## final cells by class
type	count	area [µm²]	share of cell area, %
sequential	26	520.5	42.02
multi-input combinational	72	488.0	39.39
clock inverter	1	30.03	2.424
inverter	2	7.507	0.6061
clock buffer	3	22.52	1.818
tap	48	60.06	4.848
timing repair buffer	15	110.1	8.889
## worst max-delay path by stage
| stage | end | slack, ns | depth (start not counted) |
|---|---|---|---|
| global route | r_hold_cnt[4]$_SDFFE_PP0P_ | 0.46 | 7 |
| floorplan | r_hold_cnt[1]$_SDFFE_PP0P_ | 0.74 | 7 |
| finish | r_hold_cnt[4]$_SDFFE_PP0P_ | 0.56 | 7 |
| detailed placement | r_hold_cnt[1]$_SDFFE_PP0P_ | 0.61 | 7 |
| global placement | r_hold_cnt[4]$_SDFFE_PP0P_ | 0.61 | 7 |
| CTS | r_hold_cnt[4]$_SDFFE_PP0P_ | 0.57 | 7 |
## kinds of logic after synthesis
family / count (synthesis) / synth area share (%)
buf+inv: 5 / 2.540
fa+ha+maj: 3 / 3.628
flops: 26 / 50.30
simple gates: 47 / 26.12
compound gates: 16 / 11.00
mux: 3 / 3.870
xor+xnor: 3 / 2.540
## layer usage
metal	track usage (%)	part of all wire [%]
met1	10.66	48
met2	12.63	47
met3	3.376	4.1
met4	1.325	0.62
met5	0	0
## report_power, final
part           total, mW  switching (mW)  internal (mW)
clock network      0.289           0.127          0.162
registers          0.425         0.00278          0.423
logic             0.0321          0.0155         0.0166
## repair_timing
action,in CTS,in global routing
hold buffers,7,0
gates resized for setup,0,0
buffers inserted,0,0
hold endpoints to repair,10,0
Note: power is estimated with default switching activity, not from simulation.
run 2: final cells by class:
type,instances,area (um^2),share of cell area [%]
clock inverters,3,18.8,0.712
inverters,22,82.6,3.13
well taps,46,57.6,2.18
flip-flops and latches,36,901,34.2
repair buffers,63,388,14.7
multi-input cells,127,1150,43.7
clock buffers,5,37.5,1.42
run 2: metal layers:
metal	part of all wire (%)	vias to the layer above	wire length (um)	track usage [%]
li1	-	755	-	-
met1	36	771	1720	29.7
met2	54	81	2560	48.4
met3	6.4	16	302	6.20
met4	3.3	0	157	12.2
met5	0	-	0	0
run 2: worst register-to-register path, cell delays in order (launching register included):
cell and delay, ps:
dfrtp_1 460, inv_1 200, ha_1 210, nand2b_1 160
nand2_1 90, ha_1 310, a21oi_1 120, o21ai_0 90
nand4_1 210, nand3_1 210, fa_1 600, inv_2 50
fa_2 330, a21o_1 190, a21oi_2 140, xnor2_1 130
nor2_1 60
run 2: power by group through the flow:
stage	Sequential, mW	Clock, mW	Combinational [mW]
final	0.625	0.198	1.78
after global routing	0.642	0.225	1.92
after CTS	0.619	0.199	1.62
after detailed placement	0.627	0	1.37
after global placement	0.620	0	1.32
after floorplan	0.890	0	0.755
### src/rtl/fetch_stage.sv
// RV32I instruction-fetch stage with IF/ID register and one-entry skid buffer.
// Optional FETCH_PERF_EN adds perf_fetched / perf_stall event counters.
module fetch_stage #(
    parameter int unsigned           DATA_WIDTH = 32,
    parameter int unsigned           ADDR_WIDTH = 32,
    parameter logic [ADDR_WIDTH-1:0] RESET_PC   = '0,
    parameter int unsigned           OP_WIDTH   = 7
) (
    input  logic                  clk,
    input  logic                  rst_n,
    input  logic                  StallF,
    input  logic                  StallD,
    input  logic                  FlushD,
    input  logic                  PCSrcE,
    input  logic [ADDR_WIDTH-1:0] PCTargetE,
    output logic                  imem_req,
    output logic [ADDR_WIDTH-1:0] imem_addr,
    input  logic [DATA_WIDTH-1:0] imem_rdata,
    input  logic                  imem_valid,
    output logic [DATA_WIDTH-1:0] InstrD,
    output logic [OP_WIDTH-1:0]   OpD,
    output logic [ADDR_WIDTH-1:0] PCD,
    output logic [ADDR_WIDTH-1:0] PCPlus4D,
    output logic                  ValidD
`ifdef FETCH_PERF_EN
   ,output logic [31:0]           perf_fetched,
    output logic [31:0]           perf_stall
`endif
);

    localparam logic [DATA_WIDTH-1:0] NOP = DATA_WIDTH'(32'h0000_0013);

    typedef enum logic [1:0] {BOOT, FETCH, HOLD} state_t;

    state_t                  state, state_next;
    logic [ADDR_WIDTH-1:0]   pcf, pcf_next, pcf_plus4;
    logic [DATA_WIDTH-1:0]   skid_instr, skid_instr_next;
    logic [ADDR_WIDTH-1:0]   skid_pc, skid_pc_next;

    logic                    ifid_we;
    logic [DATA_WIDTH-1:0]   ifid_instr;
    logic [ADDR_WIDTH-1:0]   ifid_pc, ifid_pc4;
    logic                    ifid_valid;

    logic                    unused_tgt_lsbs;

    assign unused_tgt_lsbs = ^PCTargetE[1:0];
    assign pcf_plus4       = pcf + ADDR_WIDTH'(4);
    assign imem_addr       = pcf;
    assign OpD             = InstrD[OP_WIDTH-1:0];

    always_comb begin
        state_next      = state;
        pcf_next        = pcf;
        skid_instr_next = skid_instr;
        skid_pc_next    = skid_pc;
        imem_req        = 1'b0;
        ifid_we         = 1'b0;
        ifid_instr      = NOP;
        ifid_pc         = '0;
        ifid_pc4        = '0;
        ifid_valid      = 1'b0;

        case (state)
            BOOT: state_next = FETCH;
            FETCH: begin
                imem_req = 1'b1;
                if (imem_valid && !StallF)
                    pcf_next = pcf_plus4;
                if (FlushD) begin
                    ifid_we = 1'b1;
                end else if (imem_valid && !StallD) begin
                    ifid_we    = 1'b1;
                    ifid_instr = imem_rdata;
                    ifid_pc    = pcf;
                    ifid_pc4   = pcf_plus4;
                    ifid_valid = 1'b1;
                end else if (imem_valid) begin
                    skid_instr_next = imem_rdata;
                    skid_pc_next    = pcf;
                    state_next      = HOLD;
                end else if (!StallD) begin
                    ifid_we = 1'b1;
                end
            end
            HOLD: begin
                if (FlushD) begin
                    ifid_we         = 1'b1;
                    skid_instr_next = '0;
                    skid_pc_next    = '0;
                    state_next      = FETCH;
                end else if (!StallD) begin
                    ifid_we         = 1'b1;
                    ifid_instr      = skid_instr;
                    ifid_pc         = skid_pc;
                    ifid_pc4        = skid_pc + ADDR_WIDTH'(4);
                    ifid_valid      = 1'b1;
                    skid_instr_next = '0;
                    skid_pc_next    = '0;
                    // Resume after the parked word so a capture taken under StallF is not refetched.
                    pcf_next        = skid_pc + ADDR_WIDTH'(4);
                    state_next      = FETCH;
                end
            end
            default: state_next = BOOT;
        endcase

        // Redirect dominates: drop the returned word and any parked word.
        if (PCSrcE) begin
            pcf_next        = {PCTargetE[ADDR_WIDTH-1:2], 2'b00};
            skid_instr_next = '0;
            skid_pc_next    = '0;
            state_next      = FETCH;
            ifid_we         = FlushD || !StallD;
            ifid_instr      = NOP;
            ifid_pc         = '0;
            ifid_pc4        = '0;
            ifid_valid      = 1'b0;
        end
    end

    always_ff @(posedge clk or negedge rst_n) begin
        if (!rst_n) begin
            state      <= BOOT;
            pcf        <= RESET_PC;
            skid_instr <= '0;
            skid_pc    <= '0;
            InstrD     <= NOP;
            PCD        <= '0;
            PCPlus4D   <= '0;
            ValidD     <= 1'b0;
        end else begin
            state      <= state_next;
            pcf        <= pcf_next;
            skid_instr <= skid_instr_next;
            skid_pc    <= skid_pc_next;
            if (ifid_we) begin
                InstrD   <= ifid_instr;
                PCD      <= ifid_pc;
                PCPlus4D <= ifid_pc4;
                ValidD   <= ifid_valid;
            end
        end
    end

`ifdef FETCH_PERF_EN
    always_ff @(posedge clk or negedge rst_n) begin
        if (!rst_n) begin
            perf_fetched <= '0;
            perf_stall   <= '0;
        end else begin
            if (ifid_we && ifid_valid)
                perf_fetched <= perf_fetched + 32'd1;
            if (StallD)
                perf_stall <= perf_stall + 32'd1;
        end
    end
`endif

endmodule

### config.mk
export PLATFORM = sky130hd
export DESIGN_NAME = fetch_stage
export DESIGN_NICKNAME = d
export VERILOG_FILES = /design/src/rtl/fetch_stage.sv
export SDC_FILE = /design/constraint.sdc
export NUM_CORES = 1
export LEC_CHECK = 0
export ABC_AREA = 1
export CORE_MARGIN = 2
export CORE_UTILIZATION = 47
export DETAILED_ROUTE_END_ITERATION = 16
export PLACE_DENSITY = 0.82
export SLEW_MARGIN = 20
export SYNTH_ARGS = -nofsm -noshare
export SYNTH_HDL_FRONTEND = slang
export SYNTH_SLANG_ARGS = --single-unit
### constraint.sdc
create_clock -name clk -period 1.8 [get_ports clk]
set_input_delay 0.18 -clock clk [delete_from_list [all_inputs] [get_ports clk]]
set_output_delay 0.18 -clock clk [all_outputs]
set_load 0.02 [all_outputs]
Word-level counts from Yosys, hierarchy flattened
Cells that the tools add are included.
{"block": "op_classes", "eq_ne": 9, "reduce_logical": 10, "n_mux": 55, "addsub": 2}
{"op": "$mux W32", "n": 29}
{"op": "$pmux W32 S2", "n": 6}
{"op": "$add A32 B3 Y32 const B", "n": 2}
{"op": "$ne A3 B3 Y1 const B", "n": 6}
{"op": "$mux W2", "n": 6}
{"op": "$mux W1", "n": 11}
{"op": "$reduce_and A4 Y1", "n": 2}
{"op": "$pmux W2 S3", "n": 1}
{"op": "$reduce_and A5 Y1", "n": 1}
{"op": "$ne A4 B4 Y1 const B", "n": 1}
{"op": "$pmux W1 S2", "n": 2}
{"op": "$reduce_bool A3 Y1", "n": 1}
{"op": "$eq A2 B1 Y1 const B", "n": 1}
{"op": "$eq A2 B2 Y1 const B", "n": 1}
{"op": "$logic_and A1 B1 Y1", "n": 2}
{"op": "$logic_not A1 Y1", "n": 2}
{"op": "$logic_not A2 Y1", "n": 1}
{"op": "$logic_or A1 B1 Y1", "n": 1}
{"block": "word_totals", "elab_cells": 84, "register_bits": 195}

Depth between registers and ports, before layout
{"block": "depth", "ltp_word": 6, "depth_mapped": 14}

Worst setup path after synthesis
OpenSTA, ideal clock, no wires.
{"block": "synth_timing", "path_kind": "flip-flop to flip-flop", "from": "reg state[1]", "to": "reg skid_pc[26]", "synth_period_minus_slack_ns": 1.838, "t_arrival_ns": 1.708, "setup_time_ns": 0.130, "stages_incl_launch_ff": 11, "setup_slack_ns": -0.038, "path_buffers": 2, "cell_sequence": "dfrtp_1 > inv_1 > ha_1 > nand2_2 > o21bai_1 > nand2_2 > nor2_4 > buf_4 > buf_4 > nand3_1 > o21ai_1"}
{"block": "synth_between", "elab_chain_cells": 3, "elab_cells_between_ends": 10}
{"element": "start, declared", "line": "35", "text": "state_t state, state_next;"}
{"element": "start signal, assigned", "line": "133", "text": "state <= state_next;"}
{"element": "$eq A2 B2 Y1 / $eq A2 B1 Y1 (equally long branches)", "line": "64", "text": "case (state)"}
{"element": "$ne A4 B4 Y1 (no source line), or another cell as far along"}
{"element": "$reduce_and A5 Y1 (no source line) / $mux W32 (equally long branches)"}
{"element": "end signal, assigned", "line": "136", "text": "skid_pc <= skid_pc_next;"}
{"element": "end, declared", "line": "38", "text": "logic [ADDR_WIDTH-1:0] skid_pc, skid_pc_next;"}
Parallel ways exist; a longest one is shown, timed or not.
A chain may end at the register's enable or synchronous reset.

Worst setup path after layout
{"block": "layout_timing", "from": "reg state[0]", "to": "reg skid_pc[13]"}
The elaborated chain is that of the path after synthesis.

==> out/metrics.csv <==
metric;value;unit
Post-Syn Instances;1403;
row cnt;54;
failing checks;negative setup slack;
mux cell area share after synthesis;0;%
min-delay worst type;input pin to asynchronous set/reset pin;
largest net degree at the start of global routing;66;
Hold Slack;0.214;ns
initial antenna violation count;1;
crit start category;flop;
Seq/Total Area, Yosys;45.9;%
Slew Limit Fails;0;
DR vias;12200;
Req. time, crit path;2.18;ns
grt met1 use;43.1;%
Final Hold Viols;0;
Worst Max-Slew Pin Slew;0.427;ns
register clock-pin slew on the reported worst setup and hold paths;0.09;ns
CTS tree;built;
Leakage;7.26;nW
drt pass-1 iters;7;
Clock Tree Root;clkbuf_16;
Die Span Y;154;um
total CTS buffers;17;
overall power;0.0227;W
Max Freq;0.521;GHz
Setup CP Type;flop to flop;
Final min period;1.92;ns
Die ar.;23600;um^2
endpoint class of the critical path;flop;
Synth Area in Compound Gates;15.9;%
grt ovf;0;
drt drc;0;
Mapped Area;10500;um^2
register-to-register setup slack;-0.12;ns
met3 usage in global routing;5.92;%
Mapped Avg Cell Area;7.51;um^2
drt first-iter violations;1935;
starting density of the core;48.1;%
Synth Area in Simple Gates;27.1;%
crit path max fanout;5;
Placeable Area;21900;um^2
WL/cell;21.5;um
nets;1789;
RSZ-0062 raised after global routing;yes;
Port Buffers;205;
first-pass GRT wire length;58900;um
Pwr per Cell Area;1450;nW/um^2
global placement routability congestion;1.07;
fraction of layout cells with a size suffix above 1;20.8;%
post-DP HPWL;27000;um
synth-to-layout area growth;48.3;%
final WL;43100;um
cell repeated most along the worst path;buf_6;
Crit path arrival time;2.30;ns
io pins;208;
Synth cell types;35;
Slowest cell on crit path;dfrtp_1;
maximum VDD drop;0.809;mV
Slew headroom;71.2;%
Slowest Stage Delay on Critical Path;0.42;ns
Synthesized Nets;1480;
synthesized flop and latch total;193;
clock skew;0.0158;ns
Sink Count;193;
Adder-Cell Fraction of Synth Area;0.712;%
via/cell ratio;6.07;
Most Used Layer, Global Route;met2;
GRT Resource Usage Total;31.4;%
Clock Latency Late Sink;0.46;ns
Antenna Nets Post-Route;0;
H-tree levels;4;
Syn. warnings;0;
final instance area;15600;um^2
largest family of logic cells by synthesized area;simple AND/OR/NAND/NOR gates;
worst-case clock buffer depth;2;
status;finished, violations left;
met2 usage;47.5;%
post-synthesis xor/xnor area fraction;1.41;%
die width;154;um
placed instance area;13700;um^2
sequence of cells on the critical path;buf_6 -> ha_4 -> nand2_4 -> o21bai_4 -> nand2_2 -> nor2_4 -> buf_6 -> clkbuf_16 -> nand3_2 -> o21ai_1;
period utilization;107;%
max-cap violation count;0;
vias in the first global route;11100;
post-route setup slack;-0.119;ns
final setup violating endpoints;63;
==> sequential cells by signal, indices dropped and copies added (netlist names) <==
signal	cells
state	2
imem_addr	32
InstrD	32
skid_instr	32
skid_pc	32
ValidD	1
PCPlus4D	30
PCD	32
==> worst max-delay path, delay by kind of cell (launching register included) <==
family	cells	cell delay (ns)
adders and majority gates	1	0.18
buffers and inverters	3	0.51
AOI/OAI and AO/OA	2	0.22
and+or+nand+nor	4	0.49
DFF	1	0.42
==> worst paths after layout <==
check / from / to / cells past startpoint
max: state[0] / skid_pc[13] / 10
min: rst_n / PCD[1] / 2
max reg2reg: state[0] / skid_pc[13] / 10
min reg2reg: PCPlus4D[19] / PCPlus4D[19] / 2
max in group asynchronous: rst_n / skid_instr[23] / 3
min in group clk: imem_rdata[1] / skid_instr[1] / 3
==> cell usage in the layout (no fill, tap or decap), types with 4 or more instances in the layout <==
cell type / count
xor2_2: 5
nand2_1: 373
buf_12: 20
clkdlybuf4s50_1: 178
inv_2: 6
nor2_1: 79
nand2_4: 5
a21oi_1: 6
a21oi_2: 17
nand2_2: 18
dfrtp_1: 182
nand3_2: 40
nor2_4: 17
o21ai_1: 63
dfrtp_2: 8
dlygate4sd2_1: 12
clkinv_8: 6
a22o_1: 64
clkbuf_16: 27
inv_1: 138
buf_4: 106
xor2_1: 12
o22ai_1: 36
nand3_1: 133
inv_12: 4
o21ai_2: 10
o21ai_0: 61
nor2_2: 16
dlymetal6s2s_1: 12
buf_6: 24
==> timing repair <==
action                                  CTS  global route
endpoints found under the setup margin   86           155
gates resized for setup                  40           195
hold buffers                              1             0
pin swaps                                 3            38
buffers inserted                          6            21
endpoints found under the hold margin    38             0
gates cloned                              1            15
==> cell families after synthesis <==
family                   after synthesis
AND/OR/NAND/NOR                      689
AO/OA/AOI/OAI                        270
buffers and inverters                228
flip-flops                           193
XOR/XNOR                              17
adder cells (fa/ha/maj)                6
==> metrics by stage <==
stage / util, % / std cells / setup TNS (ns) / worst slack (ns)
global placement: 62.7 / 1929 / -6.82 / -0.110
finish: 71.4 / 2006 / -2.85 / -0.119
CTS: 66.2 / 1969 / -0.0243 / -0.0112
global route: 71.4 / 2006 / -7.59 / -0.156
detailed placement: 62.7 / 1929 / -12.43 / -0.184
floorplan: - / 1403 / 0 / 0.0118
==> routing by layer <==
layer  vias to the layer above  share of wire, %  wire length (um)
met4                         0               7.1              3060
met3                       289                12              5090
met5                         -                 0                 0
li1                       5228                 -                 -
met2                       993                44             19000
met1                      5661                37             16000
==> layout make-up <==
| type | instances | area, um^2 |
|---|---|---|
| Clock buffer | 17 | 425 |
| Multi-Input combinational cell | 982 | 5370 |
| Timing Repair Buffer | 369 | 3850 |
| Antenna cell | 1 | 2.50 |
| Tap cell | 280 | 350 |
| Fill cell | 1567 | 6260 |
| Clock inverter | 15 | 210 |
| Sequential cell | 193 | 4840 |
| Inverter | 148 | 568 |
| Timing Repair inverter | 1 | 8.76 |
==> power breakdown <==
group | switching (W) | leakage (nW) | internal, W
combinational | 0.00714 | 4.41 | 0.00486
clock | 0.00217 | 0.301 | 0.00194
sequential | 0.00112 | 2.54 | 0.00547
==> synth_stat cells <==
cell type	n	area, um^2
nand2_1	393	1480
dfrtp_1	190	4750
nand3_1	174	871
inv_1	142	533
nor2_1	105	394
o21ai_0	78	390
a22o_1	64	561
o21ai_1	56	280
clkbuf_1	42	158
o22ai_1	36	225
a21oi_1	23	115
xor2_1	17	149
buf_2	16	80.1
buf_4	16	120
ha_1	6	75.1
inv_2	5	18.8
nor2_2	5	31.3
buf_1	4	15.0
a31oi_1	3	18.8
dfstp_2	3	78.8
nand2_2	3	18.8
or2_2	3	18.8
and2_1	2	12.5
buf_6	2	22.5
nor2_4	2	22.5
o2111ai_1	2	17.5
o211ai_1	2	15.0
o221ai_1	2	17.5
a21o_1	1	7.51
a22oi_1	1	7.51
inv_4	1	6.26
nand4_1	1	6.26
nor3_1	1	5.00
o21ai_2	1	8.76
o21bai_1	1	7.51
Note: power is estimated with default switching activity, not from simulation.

──────────────────────────────

=== What you will do ===
Lines with the word "track" in them should be copied from the preceding records.

=== Written solution ===
metal	track usage (%)	part of all wire [%]
metal	part of all wire (%)	vias to the layer above	wire length (um)	track usage [%]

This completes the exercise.